Memory Loss

I think that when we are at our lowest, is when we forget our magic. I think we all have magic within us. It is our job in this lifetime to release the magic and share it. It is usually easily released when times are good. It’s when times are tough that we forget the magic.

It is at this time, I think that we need to share our magic the most. Sharing the magic brings us out of our funk. In the last 7 days, I have brought Danny to the brink of the ugly cry, twice. It was not intentional. It was just my magic being unleashed on someone who has missed the magic for a long time.

Danny has forgotten how much he has touched others lives. He has forgotten his God given magic is still within him. I know this feeling because it has happened to me as well. I have been reminded of the magic I have brought to others, that I forgot resided within me and been brought to tears.

I know that 2017 has been a particularly difficult year for Danny. Last week I gave him his Christmas gift, another bucket list item. I did not anticipate the emotion that it would bring up. Yesterday, again I did not see the level of emotion, but I knew it was time.

I had written to a man he coached with over 10 years ago. I was hoping to surprise Danny with this coach and his wife for dinner or drinks. This is the rub, he did not know me. So I wrote to the address I found online for him.
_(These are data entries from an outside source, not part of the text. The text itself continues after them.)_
File: src/rtl/mwfb_pkg.sv
// constants, byte positions and crc helper for the write-frame builder
package mwfb_pkg;

    localparam int DATA_W  = 16;
    localparam int BYTE_W  = 8;
    localparam int COUNT_W = 7;
    localparam int POS_W   = 4;
    localparam int ADDR_W  = 4;
    localparam int PDATA_W = 32;

    localparam logic [COUNT_W-1:0] MAX_REGISTERS = 7'd123;
    localparam logic [DATA_W-1:0]  CRC_INIT      = 16'hFFFF;
    localparam logic [DATA_W-1:0]  CRC_POLY      = 16'hA001;

    // register indexes on the configuration port
    localparam logic [1:0] REG_SLAVE_ADDRESS  = 2'd0;
    localparam logic [1:0] REG_FUNCTION_CODE  = 2'd1;
    localparam logic [1:0] REG_START_REGISTER = 2'd2;
    localparam logic [1:0] REG_REGISTER_COUNT = 2'd3;

    // byte positions within a frame
    localparam logic [POS_W-1:0] POS_ADDR     = 4'd0;
    localparam logic [POS_W-1:0] POS_FUNC     = 4'd1;
    localparam logic [POS_W-1:0] POS_START_HI = 4'd2;
    localparam logic [POS_W-1:0] POS_START_LO = 4'd3;
    localparam logic [POS_W-1:0] POS_COUNT_HI = 4'd4;
    localparam logic [POS_W-1:0] POS_COUNT_LO = 4'd5;
    localparam logic [POS_W-1:0] POS_BYTES    = 4'd6;
    localparam logic [POS_W-1:0] POS_VALUE_HI = 4'd7;
    localparam logic [POS_W-1:0] POS_VALUE_LO = 4'd8;
    localparam logic [POS_W-1:0] POS_CRC_LO   = 4'd9;
    localparam logic [POS_W-1:0] POS_CRC_HI   = 4'd10;

    typedef logic [BYTE_W-1:0] byte_t;
    typedef logic [DATA_W-1:0] crc_t;

    function automatic crc_t crc_byte(input crc_t crc_in, input byte_t b);
        crc_t c;
        c = crc_in ^ {8'h00, b};
        for (int k = 0; k < 8; k++) begin
            if (c[0]) begin
                c = (c >> 1) ^ CRC_POLY;
            end else begin
                c = c >> 1;
            end
        end
        return c;
    endfunction

endpackage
I also wrote to his son who is an NHL superstar. I was determined to make this happen. I get that it was a long shot and he could have thought this woman is a whack-a-doodle and tossed the letter out. I took the chance. Poured out my heart and request. I do things like this and forget about them. I prayed it would work. Yesterday, I was on hold with Navy Federal for 29 minutes, got a person finished my issue but needed another department. As I was being transferred, my cell phone rang.

It was a New Jersey area code. I took the call and it was the response to my letter. Danny was having another particular difficult day. I was so excited that I hung up on Navy Federal. I spoke to this man. I think he was as excited to be reconnected. He said however I wanted to work this he was good. Danny’s birthday is January 7.
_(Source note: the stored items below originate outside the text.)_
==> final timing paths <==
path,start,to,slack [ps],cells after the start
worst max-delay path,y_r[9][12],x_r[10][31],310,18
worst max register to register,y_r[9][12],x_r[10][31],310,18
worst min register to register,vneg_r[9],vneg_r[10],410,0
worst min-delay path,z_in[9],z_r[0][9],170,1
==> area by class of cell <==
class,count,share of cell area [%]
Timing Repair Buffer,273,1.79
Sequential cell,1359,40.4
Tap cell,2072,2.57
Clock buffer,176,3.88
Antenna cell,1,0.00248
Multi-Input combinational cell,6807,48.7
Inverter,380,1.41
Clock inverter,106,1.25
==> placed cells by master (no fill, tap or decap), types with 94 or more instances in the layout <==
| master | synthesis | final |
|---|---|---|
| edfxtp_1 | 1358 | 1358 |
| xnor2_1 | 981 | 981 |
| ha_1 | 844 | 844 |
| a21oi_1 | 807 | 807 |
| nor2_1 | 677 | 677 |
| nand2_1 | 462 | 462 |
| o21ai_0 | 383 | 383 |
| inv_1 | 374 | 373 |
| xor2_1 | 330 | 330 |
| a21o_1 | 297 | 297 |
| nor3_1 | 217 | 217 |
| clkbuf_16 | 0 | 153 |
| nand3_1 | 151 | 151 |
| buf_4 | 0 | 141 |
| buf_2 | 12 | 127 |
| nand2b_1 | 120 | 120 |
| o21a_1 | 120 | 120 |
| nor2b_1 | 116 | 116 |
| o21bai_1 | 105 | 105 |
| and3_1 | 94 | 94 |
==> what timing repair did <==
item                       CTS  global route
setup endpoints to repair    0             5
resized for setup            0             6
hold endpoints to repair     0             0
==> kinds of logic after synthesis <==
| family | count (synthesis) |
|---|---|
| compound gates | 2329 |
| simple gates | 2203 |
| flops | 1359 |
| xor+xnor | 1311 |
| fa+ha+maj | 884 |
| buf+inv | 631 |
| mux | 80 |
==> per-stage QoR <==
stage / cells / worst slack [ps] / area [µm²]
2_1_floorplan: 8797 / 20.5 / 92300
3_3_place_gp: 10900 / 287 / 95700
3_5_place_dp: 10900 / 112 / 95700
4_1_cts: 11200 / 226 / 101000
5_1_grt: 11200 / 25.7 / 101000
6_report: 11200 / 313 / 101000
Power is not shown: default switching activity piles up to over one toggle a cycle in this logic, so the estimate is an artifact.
[config.mk]
export PLATFORM = sky130hd
export DESIGN_NAME = gtg_div
export DESIGN_NICKNAME = d
export VERILOG_FILES = /design/src/gtg_pkg.sv /design/src/gtg_div.sv
export SDC_FILE = /design/constraint.sdc
export NUM_CORES = 2
export LEC_CHECK = 0
export ABC_CLOCK_PERIOD_IN_PS = 4200
export BUFFER_PORTS_ARGS = -buffer_cell sky130_fd_sc_hd__clkbuf_2
export CAP_MARGIN = 20
export CORE_MARGIN = 3
export CORE_UTILIZATION = 63
export CTS_CLUSTER_SIZE = 28
export DETAILED_ROUTE_END_ITERATION = 10
export GPL_TIMING_DRIVEN = 1
export PLACE_DENSITY = 0.79
export REMOVE_ABC_BUFFERS = 1
export SLEW_MARGIN = 5
export SYNTH_ARGS = -nofsm -noshare
export SYNTH_HDL_FRONTEND = slang
export SYNTH_SLANG_ARGS = --single-unit
[constraint.sdc]
create_clock -name clk -period 4.2 [get_ports clk]
set_input_delay 0.21 -clock clk [delete_from_list [all_inputs] [get_ports clk]]
set_output_delay 0.21 -clock clk [all_outputs]
set_load 0.05 [all_outputs]
[src/gtg_pkg.sv]
`timescale 1ns / 1ps
`default_nettype none
package gtg_pkg;

  // datapath widths
  localparam int unsigned XY_W      = 32;
  localparam int unsigned Z_W       = 28;
  localparam int unsigned ISQ_BITS  = 17;
  localparam int unsigned ISQ_IN_W  = 34;
  localparam int unsigned NUM_W     = 61;
  localparam int unsigned REM_W     = 52;
  localparam int unsigned DEN_W     = 29;
  localparam int unsigned Q_BITS    = 15;

  // angles in 1/8192 rad, wide enough for the raw heading error
  localparam logic signed [17:0] E_PI      = 18'sd25736;
  localparam logic signed [17:0] E_HALF_PI = 18'sd12868;
  localparam logic signed [17:0] E_TWO_PI  = 18'sd51472;

  // CORDIC constants, angles in 2^-24 rad
  localparam logic signed [Z_W-1:0] Z_HALF_PI = 28'sd26353589;
  localparam logic signed [XY_W-1:0] ROT_X0   = 32'sd268435456;

  // register indexes
  localparam logic [2:0] REG_TARGET_X   = 3'd0;
  localparam logic [2:0] REG_TARGET_Y   = 3'd1;
  localparam logic [2:0] REG_SPEED_GAIN = 3'd2;
  localparam logic [2:0] REG_HEAD_GAIN  = 3'd3;
  localparam logic [2:0] REG_MAX_SPEED  = 3'd4;
  localparam logic [2:0] REG_MAX_STEER  = 3'd5;
  localparam logic [2:0] REG_INV_OFFSET = 3'd6;

  function automatic logic [24:0] atan_fine(input int unsigned i);
    logic [24:0] a;
    case (i)
      0:  a = 25'd13176795;
      1:  a = 25'd7778716;
      2:  a = 25'd4110060;
      3:  a = 25'd2086331;
      4:  a = 25'd1047214;
      5:  a = 25'd524117;
      6:  a = 25'd262123;
      7:  a = 25'd131069;
      8:  a = 25'd65536;
      9:  a = 25'd32768;
      10: a = 25'd16384;
      11: a = 25'd8192;
      12: a = 25'd4096;
      13: a = 25'd2048;
      14: a = 25'd1024;
      15: a = 25'd512;
      16: a = 25'd256;
      17: a = 25'd128;
      18: a = 25'd64;
      19: a = 25'd32;
      20: a = 25'd16;
      21: a = 25'd8;
      22: a = 25'd4;
      23: a = 25'd2;
      default: a = 25'd0;
    endcase
    return a;
  endfunction

endpackage
`default_nettype wire

[src/gtg_div.sv]
`timescale 1ns / 1ps
`default_nettype none
module gtg_div (
  input  logic                             clk,
  input  logic                             rst_n,
  input  logic                             en,
  input  logic                             in_vld,
  input  logic [gtg_pkg::NUM_W-1:0]        nn,
  input  logic [gtg_pkg::DEN_W-1:0]        den,
  input  logic                             xpos,
  input  logic                             wneg_in,
  input  logic [14:0]                      vmag_in,
  input  logic                             vneg_in,
  output logic                             out_vld,
  output logic [gtg_pkg::Q_BITS-1:0]       wmag,
  output logic                             wneg_out,
  output logic [14:0]                      vmag_out,
  output logic                             vneg_out
);
  import gtg_pkg::*;

  logic              vld_r  [0:Q_BITS];
  logic [REM_W-1:0]  rem_r  [0:Q_BITS];
  logic [DEN_W-1:0]  den_r  [0:Q_BITS];
  logic [Q_BITS-1:0] q_r    [0:Q_BITS];
  logic              sat_r  [0:Q_BITS];
  logic              xpos_r [0:Q_BITS];
  logic              wneg_r [0:Q_BITS];
  logic [14:0]       vmag_r [0:Q_BITS];
  logic              vneg_r [0:Q_BITS];

  always_ff @(posedge clk) begin
    if (!rst_n) begin
      vld_r[0] <= 1'b0;
    end else if (en) begin
      vld_r[0] <= in_vld;
    end
  end

  // quotient of 2^15 or more saturates
  always_ff @(posedge clk) begin
    if (en) begin
      sat_r[0]  <= nn >= (NUM_W'(den) << (8 + Q_BITS));
      rem_r[0]  <= nn[REM_W-1:0];
      den_r[0]  <= den;
      q_r[0]    <= '0;
      xpos_r[0] <= xpos;
      wneg_r[0] <= wneg_in;
      vmag_r[0] <= vmag_in;
      vneg_r[0] <= vneg_in;
    end
  end

  for (genvar k = 1; k <= Q_BITS; k++) begin : g_st
    localparam int unsigned B = Q_BITS - k;
    logic [REM_W-1:0] dsh;
    logic             ge;
    assign dsh = REM_W'(den_r[k-1]) << (8 + B);
    assign ge  = rem_r[k-1] >= dsh;

    always_ff @(posedge clk) begin
      if (!rst_n) begin
        vld_r[k] <= 1'b0;
      end else if (en) begin
        vld_r[k] <= vld_r[k-1];
      end
    end

    always_ff @(posedge clk) begin
      if (en) begin
        rem_r[k]  <= ge ? rem_r[k-1] - dsh : rem_r[k-1];
        q_r[k]    <= {q_r[k-1][Q_BITS-2:0], ge};
        den_r[k]  <= den_r[k-1];
        sat_r[k]  <= sat_r[k-1];
        xpos_r[k] <= xpos_r[k-1];
        wneg_r[k] <= wneg_r[k-1];
        vmag_r[k] <= vmag_r[k-1];
        vneg_r[k] <= vneg_r[k-1];
      end
    end
  end

  assign out_vld  = vld_r[Q_BITS];
  assign wmag     = !xpos_r[Q_BITS] ? '0 : (sat_r[Q_BITS] ? '1 : q_r[Q_BITS]);
  assign wneg_out = wneg_r[Q_BITS];
  assign vmag_out = vmag_r[Q_BITS];
  assign vneg_out = vneg_r[Q_BITS];

endmodule
`default_nettype wire

==> metrics.cfg <==
[setup_path]
r2r_slack_ps = 170
start_kind = flip-flop
timing_worst_setup_path_type = reg -> reg
critPathMaxFanout = 7
r2r_cells = 12
critPathCaptureType = flip-flop
arrival_ps = 4560
worstPathRequired_ps = 4730
reg2reg_to = rem_r[9][48]$_DFFE_PP_
reg2reg_from = den_r[1][0]$_DFFE_PP_

[routing]
drt_iter0_markers = 4024
drt-total-wl_um = 178500
ant_nets = 0
vias_per_cell = 5.965
drc = 0
num_vias = 53228
wl_per_cell_um = 20.00
drt_first_pass_iters = 6

[synthesis]
synth_area_leader_cell = edfxtp_1
synthCells = 6670
ys_top_cells_by_count = 1654 x edfxtp_1, 588 x inv_1, 547 x a21oi_1
synth_seq_cells = 1655
syn_area_per_cell_um2 = 12.26
synth_edf_count = 1654
netlist.area_leader.share = 0.6074
yosysMostFrequentCell = edfxtp_1
synth_area_leaders = edfxtp_1 61%, ha_1 7.1%, a21oi_1 3.3%
async_flop_share = 0
yosysWarnings = 0
syn_area_um2 = 81780
synth_cell_type_count = 90
yosysSeqAreaShare = 0.6076
ys.flop_type = edfxtp_1

[timing]
finalHoldViolCount = 0
hold_ws_ps = 138.1
max_freq_mhz = 248.0
setup_tns_ps = 0
slew_violations = 0
finClkSkew_ps = 47.32
max_slew.worst_pin.slew_ps = 971.9
min_period_ps = 4032
finalSetupViolations = 0
max_slew_margin = 0.3353
rsz0062_at_grt = false
fin_crit_sh = 0.9600

[die]
fp.dieArea_um2 = 134200
io-pin-count = 145
initial_utilization = 0.6380
die_x_um = 366.3
die_h_um = 366.3
rows = 131
core-area_um2 = 128200

[global_route]
antenna_found_initial = 1
grt_pass1_wl_um = 281900
grt_overflow = 0
grt_max_degree = 128
grt_usage = 0.2638
grt_pass1_vias = 54534

[clocking]
cts.sinks = 1655
numCtsBuffers = 169
htreeDepth = 4
clk_pin_slew_ps = 60
root_buffer = clkbuf_16
insertion_delay_ps = 800
clk_path_buf_depth = 3
cts_tree = done

[finish]
area_delta_synth_final_pct = 12.88
n_fill_cell = 8424
ff_latch_area_um2 = 49690
nets = 7638
multi_input_area_um2 = 29200
drive_gt1_frac = 0.09704

[pwr]
ir_worst_vdd_mv = 0.4951
powerDensity_nw_per_um2 = 660.1
leakagePower_nw = 36.04

[flow_run]
maxCapViolCount = 0

[outcome]
outcome = finished clean

[hold_path]
min_path_cells = 2
hold_class = in -> reg
worstHoldStart = vmag_in[12]
min_to = vmag_r[0][12]$_DFFE_PP_

[placed_design]
gp_congestion = 0.9931
dp_hpwl_um = 125800
io_buffers = 144

## registers in the layout, summed over array words and instances, names as in the netlist
register,count
den_r,435
q_r,120
rem_r,780
sat_r,16
vld_r,16
vmag_r,240
vneg_r,16
wneg_r,16
xpos_r,16
## power breakdown
group	leakage, nW	internal [mW]	switching, mW
clock	2.78	8.98	6.42
combinational	17.2	9.09	12.3
sequential	16.1	22.4	1.75
## kinds of logic after synthesis
family,after synthesis,synth area share
flip-flops,1655,0.6076
AO/OA/AOI/OAI,1641,0.1262
AND/OR/NAND/NOR,1594,0.09651
buffers and inverters,777,0.03655
adder cells (fa/ha/maj),478,0.07442
XOR/XNOR,441,0.04723
multiplexers,84,0.01149
## worst max path at each step
| stage | startpoint | endpoint | slack [ps] |
|---|---|---|---|
| after floorplan | den_r[0][88]$_DFFE_PP_ | rem_r[4][40]$_DFFE_PP_ | -4460 |
| after CTS | rem_r[8][14]$_DFFE_PP_ | rem_r[9][38]$_DFFE_PP_ | 160 |
| after detailed placement | rem_r[8][14]$_DFFE_PP_ | rem_r[9][41]$_DFFE_PP_ | 230 |
| final | den_r[1][0]$_DFFE_PP_ | rem_r[9][48]$_DFFE_PP_ | 170 |
| after global routing | rem_r[3][19]$_DFFE_PP_ | rem_r[4][47]$_DFFE_PP_ | 4 |
| after global placement | den_r[1][30]$_DFFE_PP_ | rem_r[10][16]$_DFFE_PP_ | 370 |
## cell type report
cell class	count	share of cell area
clock buffer	200	0.04731
tap	1729	0.02344
inverter	589	0.02395
multi-input combinational	4238	0.3163
antenna	1	0.00002711
sequential	1655	0.5383
timing repair buffer	395	0.03486
clock inverter	116	0.01580
## per-stage QoR
step	area, um2	util	worst slack, ps	power [mW]	std cells
detailed placement	85390	0.6662	230.0	45.23	8497
finish	92310	0.7202	167.9	60.93	8923
global route	92310	0.7202	4.187	64.38	8923
global placement	85390	0.6662	365.4	44.79	8497
CTS	92280	0.7200	158.5	60.87	8920
floorplan	81000	-	-4459	39.37	6482
## worst max-delay path, stage by stage (launching register included)
cell	delay (ps)
edfxtp_1	390
ha_1	250
inv_1	80
fa_1	230
a211oi_1	110
o21ai_0	390
a211oi_1	150
nor3_1	670
a311oi_1	270
o21a_2	380
a2111oi_0	580
buf_4	220
xor2_1	50
## timing repair
action,4_1_cts,5_1_grt
resized for setup,0,1
hold buffers,107,0
setup buffers,0,1
endpoints found under the setup margin,0,5
endpoints found under the hold margin,149,0
## metal layers
metal,global-route usage,share of wire
met1,0.2685,0.35
met2,0.5055,0.54
met3,0.03379,0.039
met4,0.1663,0.069
met5,0,0
## cells in the final DEF, fill, tap and decap left out, types with 20 or more instances in the layout
cell           Yosys  routed
nand2_1          418     417
buf_12             0      27
o21bai_1          61      61
and3_1            59      59
ha_1             464     464
nor4b_1           22      22
a21oi_1          547     545
clkinv_1           0      37
dlygate4sd3_1      0     107
a211oi_1          57      57
nor4_1            79      78
nor2b_1           54      54
nand3_1          117     117
clkbuf_1         147      30
o21a_1            75      74
nand2b_1          61      61
and2_1            20      20
clkbuf_16          0     170
o211ai_1          27      27
clkinv_2           0      23
xor2_1           193     193
xnor2_1          248     248
or2_2             28      28
edfxtp_1        1654    1654
a31oi_1           55      55
bufinv_16          0      23
inv_1            588     588
mux2_2            79      79
nor2_1           405     404
a21o_1           213     213
nor3_1           100     100
buf_4             15     117
nand4_1           98      98
or4_1             24      24
or3_1             38      38
clkbuf_2           2     143
o21ai_0          364     363
o31a_1            25      25
(Power assumes the default switching activity.)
I had planned to go see the New Jersey Devils play the Flames. this coach’s son plays on the Flames team. Danny has wanted to see him play so this was a close game, and it was going to happen. I had guessed the coach and his family would go as they are from New Jersey and I was right. Danny needed to meet me before lunch to pick something up.

I met him and when I saw his face I decided he needed this now. So I said to him Coach and his wife wish you a Merry Christmas. His face went into shock. He asked how I knew this, and I replied I spoke to him today. He started to cry. I then said you will be meeting up with him and his wife before the Devils game, if you can go. The brink of the ugly cry came and then I started to cry. He wiped my tears before his own.

He wiped my tears and asked how I did this. I told him. Then I said, if you want his number I will give it to you. He said he had it. I kissed him and went on my way. Later my phone rang and it was Danny’s brother.

I am not sure when all of this progress happened but it did. He said he wanted to wish me a Merry Christmas and tell him how happy I have made his big brother. He told me his brother told him what I had done. He told Danny he had already been sworn to secrecy and I told him I would kick his ass if he let the cat out of the bag. He shared some other thoughts as well, I am keeping those close to my heart.

Then Danny texted. He needed the coaches new number. He spoke to the coach for over an hour. I know I broke him open. He deserves goodness. The row he has been hoeing has been a tough one. He never complains. He just pushes on.

I remind him of his magic. I am tied to this man at a soul level as well as a physical level. Even today, I sensed he needed to hear some things about himself. I texted and he told me he needed them. IMG_3611

Every wave is not glassy, but they always come if you are patient. Be the reminder of peoples magic, help them regain the memory of who they are and feel its reality. May you find all the glassy waves and ride the rough ones with confidence and grace.